☆ サイバー攻撃 ☆


 昨年末から日航、みずほ銀行、三菱UFJ銀行、NTTドコモなど多くの企業がサイバー攻撃を受け、顧客がwebサイトにアクセスできなくなるなど大きな影響が出た。これは大量のデータを送りつけサーバーを機能不全に陥らせるDDoS攻撃によるものだった。

 DDoS攻撃を防ぐことは容易ではない。攻撃を仕掛ける発信元のIPアドレスを割り出し、該当IPアドレスのパケットをすべて廃棄すれば攻撃は阻止できる。だが攻撃者はセキュリティの甘いネットワークやサーバー、端末を大量に乗っ取り複数のIPアドレスを使って一斉攻撃し、しかも特定のIPアドレスがブロックされたときには別のIPアドレスで攻撃を仕掛けてくる。セキュリティの甘いサーバーやネットワーク、端末は幾らでもあるから簡単には攻撃を阻止できない。万一、国ぐるみで攻撃を仕掛けられると防ぐのは極めて困難になる。そうなったらサーバーの同時接続数を制限するしか手はない。だがそれは善意の利用者のアクセスまで制限することを意味し、当然のことながら影響は極めて大きい。また例え廃棄するにしても大量のパケットが送り付けられるとパケットを中継するルーターが処理能力超過でダウンすることもある。そうなるとダウンしたルーターに接続されている多数のサーバや端末が通信できなくなる。

 DDoS攻撃は過去の電話網のような回線交換型の通信網では起こらない。DDoS攻撃は非交換型データ通信プロトコルであるIPの泣き所でもある。その代わりに非交換型のIPはネットワークの拡張が容易で世界各国の多様なサービスが世界のどこからでも利用することができる。それによりIPを使うインターネットは爆発的に普及し社会を大きく変え、今や経済はもちろん政治すら支配するほどになっている。

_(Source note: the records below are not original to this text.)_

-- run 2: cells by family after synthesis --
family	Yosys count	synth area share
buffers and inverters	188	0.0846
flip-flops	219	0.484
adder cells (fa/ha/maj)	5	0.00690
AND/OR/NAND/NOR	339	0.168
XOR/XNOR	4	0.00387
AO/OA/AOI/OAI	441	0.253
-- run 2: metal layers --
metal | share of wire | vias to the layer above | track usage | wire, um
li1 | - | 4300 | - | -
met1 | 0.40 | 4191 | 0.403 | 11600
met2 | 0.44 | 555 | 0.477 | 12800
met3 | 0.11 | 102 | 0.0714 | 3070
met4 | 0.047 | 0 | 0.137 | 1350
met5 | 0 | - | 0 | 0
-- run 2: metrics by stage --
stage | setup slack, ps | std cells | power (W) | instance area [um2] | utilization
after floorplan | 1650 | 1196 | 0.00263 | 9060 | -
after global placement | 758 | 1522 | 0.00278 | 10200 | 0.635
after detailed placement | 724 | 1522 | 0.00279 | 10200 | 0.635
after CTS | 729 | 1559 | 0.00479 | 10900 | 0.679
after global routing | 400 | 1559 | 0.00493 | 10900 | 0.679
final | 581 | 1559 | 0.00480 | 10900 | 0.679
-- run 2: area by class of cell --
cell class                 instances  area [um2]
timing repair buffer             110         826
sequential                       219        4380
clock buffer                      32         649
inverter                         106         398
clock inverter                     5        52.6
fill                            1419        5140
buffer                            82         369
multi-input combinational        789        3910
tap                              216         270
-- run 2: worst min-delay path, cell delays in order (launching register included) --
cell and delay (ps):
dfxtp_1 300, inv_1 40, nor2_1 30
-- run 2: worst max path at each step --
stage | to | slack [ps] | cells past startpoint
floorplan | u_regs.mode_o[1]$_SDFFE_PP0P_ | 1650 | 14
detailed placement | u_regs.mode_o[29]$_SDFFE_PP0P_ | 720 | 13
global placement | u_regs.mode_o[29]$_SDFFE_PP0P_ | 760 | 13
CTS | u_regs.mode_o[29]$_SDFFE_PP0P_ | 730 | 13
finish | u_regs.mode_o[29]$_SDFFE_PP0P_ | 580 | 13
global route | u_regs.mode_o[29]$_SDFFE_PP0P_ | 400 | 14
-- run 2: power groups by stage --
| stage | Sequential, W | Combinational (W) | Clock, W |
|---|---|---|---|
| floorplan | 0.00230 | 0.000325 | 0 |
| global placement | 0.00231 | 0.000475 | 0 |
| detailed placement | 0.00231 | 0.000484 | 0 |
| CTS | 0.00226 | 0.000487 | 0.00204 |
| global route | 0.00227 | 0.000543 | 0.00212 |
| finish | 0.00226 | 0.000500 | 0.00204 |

 しかし、代償も大きくDDoS攻撃の影響で世界の至る所で産業や市民生活に大きな被害がでている。各企業は様々な対策をとっているが限界がある。この問題は国単位では解決できない。多くのDDoS攻撃では海外のIPアドレスが使われている。それゆえ世界各国が協力して対処することで初めてDDoS攻撃を撲滅することができる。だが、残念ながら今の国際情勢では到底期待できない。技術の進歩だけでは世界は良くならない。温暖化対策でも同じことだが世界各国が協力することで初めて技術は人々を幸福にする。